ASIA impairment scale conversion in traumatic SCI: is it related with the ability to walk? A descriptive comparison with functional ambulation outcome measures in 273 patients

Spinal Cord. 2009 Jul;47(7):555-60. doi: 10.1038/sc.2008.162. Epub 2008 Dec 23.

Abstract

Study design: Prospective multicenter longitudinal cohort study.

Objectives: To determine the relationship between improvements of the American Spinal Injury Association/International Spinal Cord Society (ASIA/ISCoS) neurological standard scale (AIS) outcome measure and improvements of functional ambulatory outcome measures in patients with traumatic spinal cord injury (SCI).
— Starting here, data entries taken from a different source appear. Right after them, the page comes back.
==> build 77: inputs <==
==> flow/design.v <==
module ula(clock,rst,a,b,r,op,sb,sa,enable,sinA, sinB);
	input [7:0]a;
	input [7:0]b;
	input op;
	input clock;
	input rst;
	output reg [8:0]r;
	output sa, sb;
	input sinA;
	input sinB;
	reg saa;
	reg sbb;
	reg sinal;
	input enable;
	reg [6:0]aa;
	reg [6:0]bb;
	reg [7:0]rr;
	reg [7:0]rr_n;
	reg sinal_n;
	always @(*) begin
		saa = sinA;
		sbb = sinB;
		aa = a[6:0];
		bb = b[6:0];
		rr_n = rr;
		sinal_n = sinal;
		case(op)
			0: begin
				if(saa == 0 && sbb == 0)begin
					rr_n = aa + bb;
					sinal_n = 0;
				end
				if(saa == 1 && sbb == 0)begin
					if(aa > bb)begin
						rr_n = aa - bb;
						sinal_n = saa;
					end
					else begin
						rr_n = bb - aa;
						sinal_n = sbb;
					end
				end
				if(saa == 0 && sbb == 1)begin
					if(aa > bb)begin
						rr_n = aa - bb;
						sinal_n = saa;
					end
					else begin
						rr_n = bb - aa;
						sinal_n = sbb;
					end
				end
				if(saa == 1 && sbb == 1)begin
					rr_n = aa + bb;
					sinal_n = 1;
				end
			end	
			1: begin
			sbb = ~sbb;
			if(saa == 0 && sbb == 0)begin
					rr_n = aa + bb;
					sinal_n = 0;
				end
				if(saa == 1 && sbb == 0)begin
					if(aa > bb)begin
						rr_n = aa - bb;
						sinal_n = saa;
					end
					else begin
						rr_n = bb - aa;
						sinal_n = sbb;
					end
				end
				if(saa == 0 && sbb == 1)begin
					if(aa > bb)begin
						rr_n = aa - bb;
						sinal_n = saa;
					end
					else begin
						rr_n = bb - aa;
						sinal_n = sbb;
					end
				end
				if(saa == 1 && sbb == 1)begin
					rr_n = aa + bb;
					sinal_n = 1;
				end
			end	
		endcase
	end
	always @(posedge clock) begin
		if (rst) begin
			rr <= 0;
			sinal <= 0;
		end
		else begin
			rr <= rr_n;
			sinal <= sinal_n;
		end
	end
	always @(posedge clock) begin
		if (rst) begin
			r <= 0;
		end
		else if (rr==0) begin
			r[8] <= 1;
			r[7:0] <= rr;
		end
		else begin
			r[8] <= ~sinal;
			r[7:0] <= rr;
		end
	end
	assign sa = saa;
	assign sb = sbb;
endmodule
module bcdout(saida,saida1,saida2,in,enable);
	input [8:0] in;
	output reg [6:0]saida;
	output reg [6:0]saida1;
	output reg [6:0]saida2;
	input enable;
	reg sinal;
	reg [7:0]uni;
	reg [7:0]dez;
	reg [7:0]dezz;
	reg [7:0]cen;
	reg [6:0] su, sd, sc;
	reg [7:0] aux;
	always @(*) begin
		sinal = 0;
		aux = 0;
		uni = 0;
		dezz = 0;
		dez = 0;
		cen = 0;
		if (enable) begin
			sinal = in[8];
			aux[7:0] = in[7:0];
			uni = aux%10;
			dezz = aux%100;
			dez = dezz/10;
			cen = aux/100;
			case(uni)
				8'b00000000: 
					saida = 7'b0000001;
	            8'b00000001: 
					saida = 7'b1001111;
	            8'b00000010: 
					saida = 7'b0010010;
	            8'b00000011: 
					saida = 7'b0000110;
	            8'b00000100: 
					saida = 7'b1001100;
	            8'b00000101: 
					saida = 7'b0100100;
	            8'b00000110: 
					saida = 7'b0100000;
	            8'b00000111: 
					saida = 7'b0001111;
	            8'b00001000: 
					saida = 7'b0000000;
	            8'b00001001: 
					saida = 7'b0000100;
				default:
					saida = 7'b1111110;
        endcase
        		case(dez)
				8'b00000000: 
					saida1 = 7'b0000001;
	            8'b00000001: 
					saida1 = 7'b1001111;
	            8'b00000010: 
					saida1 = 7'b0010010;
	            8'b00000011: 
					saida1 = 7'b0000110;
	            8'b00000100: 
					saida1 = 7'b1001100;
	            8'b00000101: 
					saida1 = 7'b0100100;
	            8'b00000110: 
					saida1 = 7'b0100000;
	            8'b00000111: 
					saida1 = 7'b0001111;
	            8'b00001000: 
					saida1 = 7'b0000000;
	            8'b00001001: 
					saida1 = 7'b0000100;
				default:
					saida1 = 7'b1111110;
        endcase
        case(cen)
				8'b00000000: 
					saida2 = 7'b0000001;
	            8'b00000001: 
					saida2 = 7'b1001111;
				8'b00000010: 
					saida2 = 7'b0010010;
				default:
					saida2 = 7'b1111110;
        endcase
		end
		else begin
				saida = 7'b1111111;
				saida1 = 7'b1111111;
				saida2 = 7'b1111111;
			end	
	end
endmodule
## alu
module alu(
    output[16 - 1:0] data_out,
	 output 							  valid_out,
	 output 							  cmd_out,
	 input [16 - 1:0] data_in,
	 input 							  valid_in,
	 input 							  cmd_in,
	 output 									 amm_read,
	 output[8 - 1:0] amm_address,
	 input [8 - 1:0] amm_readdata,
	 input 									 amm_waitrequest,
	 input[1:0] 							 amm_response,
	 input clk,
	 input rst_n
    );
clock: 3.91 ns
lec_check: 0
cap_margin: 35
core_margin: 2
core_utilization: 72
cts_cluster_diameter: 100
cts_cluster_size: 15
place_density: 0.39
slew_margin: 40
run.sh (not shown) runs the stock make flow with config.mk's settings and CLKGATE_MAP_FILE=.
The baseline finished but fails on negative setup slack.
Change:
- CAP_MARGIN: 35 -> 20
- CORE_UTILIZATION: 72 -> 40
- CTS_CLUSTER_DIAMETER: 100 -> not set
- CTS_CLUSTER_SIZE: 15 -> not set
- PLACE_DENSITY: 0.39 -> 0.6
- SLEW_MARGIN: 40 -> 20
- clock period: 3.91 -> 10.0 ns (I/O delays scaled with it)
After rerunning: The changed run completed without violations. Hold slack loses 0.070 ns. Register-to-register slack gains 4.8 ns. Die size rises by 78%. Sequential share of layout area came out higher by 1.7 points. Synthesized area stays the same. Sequential power goes down by 61%. Setup slack gains 3.4 ns.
Setting: European multicenter study of human SCI (EM-SCI).

Methods: In 273 eligible patients with traumatic SCI, acute (0-15 days) and chronic phase (6 or 12 months) AIS grades, timed up and go (TUG) test and 10-m walk test (10MWT) outcome measurements were analyzed. Subanalysis of those patients who did have AIS conversion was performed to assess its relation with functional ambulatory outcomes.

Results: Studied population consisted of 161 acute phase AIS grade A patients; 37 grade B; 43 grade C and 32 acute phase AIS grade D patients. Forty-two patients (26%) converted from AIS grade A, 27 (73%) from grade B, 32 (75%) from grade C and five patients (16%) from AIS grade D. The frequencies of AIS conversions and functional ambulation recovery outcomes were significantly different (P<0.001) in patients with motor complete SCI. The ratio of patients with both recovery of ambulatory function and AIS conversion (n=101) differed significantly (P<0.001) between the acute phase AIS grade scores; AIS grade A (6/40 patients, 15%), B (9/27 patients, 33%), C (23/29 patients, 79%) and D (5/5 patients 100%).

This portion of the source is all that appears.